Manager Jan Albers immediately set off on Monday to check all AEDs in Schaijk. Civilian aid workers could not use an AED to resuscitate a woman on Thursday evening because the battery had disappeared from the defibrillator. Stolen according to Jan. The woman who had to be resuscitated has died. According to Albers, she would not have survived even with a working AED.

“It is selfish and incomprehensible, especially because you cannot charge the battery and it is therefore of no use,” says Jan at the defibrillator that could not be used on Thursday. “I think someone with a similar device in the region has removed the battery from this device. Probably because the battery of that device was broken,” says Jan. AEDs are portable devices and they are posted in public places. With the device, the heart rhythm can be restored by giving an electric shock.

You hope you never experience it, but according to the Red Cross, three hundred people a week suffer cardiac arrest in the Netherlands. This can happen while running, at work, in the cinema or just at home on the couch. In a cardiac arrest, every second counts, so Jan checks all AEDs in his municipality after last Thursday’s incident. “There are seven in Schaijk,” he says. When Jan tests the device at the library next to the front door, you can immediately see that the battery is still present.
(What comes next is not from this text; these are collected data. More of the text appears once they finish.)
Context: an optimization exercise on an open-source flow, tuned for small area, a short achievable clock period and few clock cycles per item. The choices shown serve that exercise and are no tape-out recipe. In this exercise RTL edits were held to simulation tests only and were not proved equivalent to the original.

==> run C <==
==> flow/design.v <==
package chacha_pkg;
    localparam int CHACHA_ROUNDS    = 20;
    localparam int CHACHA_REQ_DEPTH = 2;
    localparam int CHACHA_BLK_DEPTH = 2;   
    localparam logic [31:0] CHACHA_CONST0 = 32'h61707865;
    localparam logic [31:0] CHACHA_CONST1 = 32'h3320646e;
    localparam logic [31:0] CHACHA_CONST2 = 32'h79622d32;
    localparam logic [31:0] CHACHA_CONST3 = 32'h6b206574;
    typedef logic [31:0] word_t;
    typedef word_t [15:0] chacha_state_t;
    typedef struct packed {
        logic [255:0] key;
        logic [31:0]  counter;
        logic [95:0]  nonce;
    } chacha_req_t;
    typedef logic [511:0] block_t;
endpackage
`timescale 1ns/1ps
module add32 (
    input  logic [31:0] a,
    input  logic [31:0] b,
    output logic [31:0] s
);
  logic [31:0] g [0:5];
  logic [31:0] p [0:5];
  always_comb begin
    g[0] = a & b; p[0] = a ^ b;
    for (int l = 0; l < 5; l++) begin
      for (int i = 0; i < 32; i++) begin
        if (i[l]) begin
          g[l+1][i] = g[l][i] | (p[l][i] & g[l][((i >> l) << l) - 1]);
          p[l+1][i] = p[l][i] & p[l][((i >> l) << l) - 1];
        end else begin
          g[l+1][i] = g[l][i]; p[l+1][i] = p[l][i];
        end
      end
    end
    s[0] = p[0][0];
    for (int i = 1; i < 32; i++) s[i] = p[0][i] ^ g[5][i-1];
  end
endmodule
`timescale 1ns/1ps
import chacha_pkg::*;
module chacha_top (
    input  logic        clk,
    input  logic        rst_n,
    input  logic        req_valid,
    output logic        req_ready,
    input  logic [383:0] req,   
    output logic        ks_valid,
    output logic [31:0]       ks_word,
    input  logic        ks_ready
);
    localparam logic [4:0] LAST = 5'd19;    
    localparam logic [4:0] GAP = 5'd17;
    function automatic logic [31:0] rotl(input logic [31:0] x, input int n);
        rotl = (x << n) | (x >> (32 - n));
    endfunction
    function automatic logic [31:0] in_word(input logic [383:0] r, input int w);
        if (w < 12)       in_word = r[128 + 32*(w - 4) +: 32];
        else if (w == 12) in_word = r[96 +: 32];
        else              in_word = r[32*(w - 13) +: 32];
    endfunction
    logic [15:0][31:0] r1, r2, s1, s2, init1, ob_in;
    logic [383:0]      i1, i2, i1_d;
    logic              b1, b2, b1_d;            
    logic [4:0]        n1, n2, n1_d;            
    logic [1:0]        t1, t2, t1_d;            
    logic [1:0]        next_in, next_out, next_out_d;
    logic [4:0]        since, since_d;
    logic              fin2, can_xfer, free2, accept, ob_valid_d;
    logic [15:0][31:0] ob;        
    logic [383:0]      ib;        
    logic              ob_valid;
    logic [3:0]        ob_idx, ob_head;
    logic              take, load;
    for (genvar i = 0; i < 4; i++) begin : g_s1
        logic [31:0] a, b, c, d;
        add32 add_a (.a(r1[i]), .b(r1[4 + i]), .s(a));
        assign d = rotl(r1[12 + i] ^ a, 16);
        add32 add_c (.a(r1[8 + i]), .b(d), .s(c));
        assign b = rotl(r1[4 + i] ^ c, 12);
        assign s1[i] = a;
        assign s1[4 + i] = b;
        assign s1[8 + i] = c;
        assign s1[12 + i] = d;
    end
    for (genvar i = 0; i < 4; i++) begin : g_s2
        logic [31:0] a, b, c, d;
        add32 add_a (.a(r2[i]), .b(r2[4 + i]), .s(a));
        assign d = rotl(r2[12 + i] ^ a, 8);
        add32 add_c (.a(r2[8 + i]), .b(d), .s(c));
        assign b = rotl(r2[4 + i] ^ c, 7);
        assign s2[(4 - i) % 4] = a;
        assign s2[4 + (5 - i) % 4] = b;
        assign s2[8 + (6 - i) % 4] = c;
        assign s2[12 + (7 - i) % 4] = d;
    end
    assign i1_d = free2 ? req : i2;
    always_comb begin
        init1[0] = CHACHA_CONST0;
        init1[1] = CHACHA_CONST1;
        init1[2] = CHACHA_CONST2;
        init1[3] = CHACHA_CONST3;
        for (int w = 4; w < 16; w++) init1[w] = in_word(i1_d, w);
    end
    always_comb begin
        ob_in[0] = CHACHA_CONST0;
        ob_in[1] = CHACHA_CONST1;
        ob_in[2] = CHACHA_CONST2;
        ob_in[3] = CHACHA_CONST3;
        for (int w = 4; w < 16; w++) ob_in[w] = in_word(ib, w);
    end
    assign fin2     = b2 && (n2 == LAST);
    assign can_xfer = fin2 && !ob_valid && (t2 == next_out);
    assign free2    = !b2 || can_xfer;
    assign accept   = req_valid && req_ready;
    always_comb begin
        b1_d = (b2 && !can_xfer) || accept;
        n1_d = (b2 && !fin2) ? n2 + 1'b1 : 5'd0;
        t1_d = free2 ? next_in : t2;
        next_out_d = next_out + can_xfer;
        since_d = accept ? 5'd1 : (since == 5'd31) ? since : since + 1'b1;
    end
    always_ff @(posedge clk) begin
        r2 <= s1;
        i2 <= i1;
        n2 <= n1;
        t2 <= t1;
        r1 <= (b2 && !fin2) ? s2 : init1;
        i1 <= i1_d;
        n1 <= n1_d;
        t1 <= t1_d;
    end
    always_ff @(posedge clk or negedge rst_n) begin
        if (!rst_n) begin
            b1        <= 1'b0;
            b2        <= 1'b0;
            next_in   <= '0;
            next_out  <= '0;
            since     <= 5'd31;
            req_ready <= 1'b1;
        end else begin
            b1 <= b1_d;
            b2 <= b1;
            if (accept) next_in <= next_in + 1'b1;
            next_out <= next_out_d;
            since <= since_d;
            req_ready <= (!b1 || (n1 == LAST && !ob_valid_d && t1 == next_out_d))
                         && (since_d >= GAP);
        end
    end
    assign take = !ks_valid || ks_ready;
    assign load = take && ob_valid && (ob_head == ob_idx);
    assign ob_valid_d = can_xfer || (ob_valid && !(load && ob_idx == 4'd15));
    always_ff @(posedge clk) begin
        if (can_xfer) begin
            ob <= s2;
            ib <= i2;
        end else begin
            ob <= {ob[0], ob[15:1]};
        end
        if (load) ks_word <= ob[0] + ob_in[ob_idx];   
    end
    always_ff @(posedge clk or negedge rst_n) begin
        if (!rst_n) begin
            ob_valid <= 1'b0;
            ob_idx   <= '0;
            ob_head  <= '0;
            ks_valid <= 1'b0;
        end else begin
            ob_valid <= ob_valid_d;
            ob_head  <= can_xfer ? 4'd0 : ob_head + 1'b1;
            if (can_xfer) ob_idx <= '0;
            else if (load) ob_idx <= ob_idx + 1'b1;
            if (take) ks_valid <= load;
        end
    end
endmodule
A green light flashes every six seconds.

The manufacturer of the AEDs prescribes checking the devices twice a year, but Jan and his colleagues in Schaijk even check four times a year. He then also tests whether they really do. When he opens the lid of the AED, you immediately hear a voice telling the user exactly what to do. “Actually, anyone can save a life with this device,” says Jan. The AED case also contains scissors and other items that may be needed to assist the patient. The defibrillator at the library does exactly what it should do, so the battery is fine. All other devices in Schaijk are checked by Jan in the same way. The faster you use an AED in a cardiac arrest, the greater the chance of survival. That is why it is vital that there is an AED in every neighborhood and that it actually works.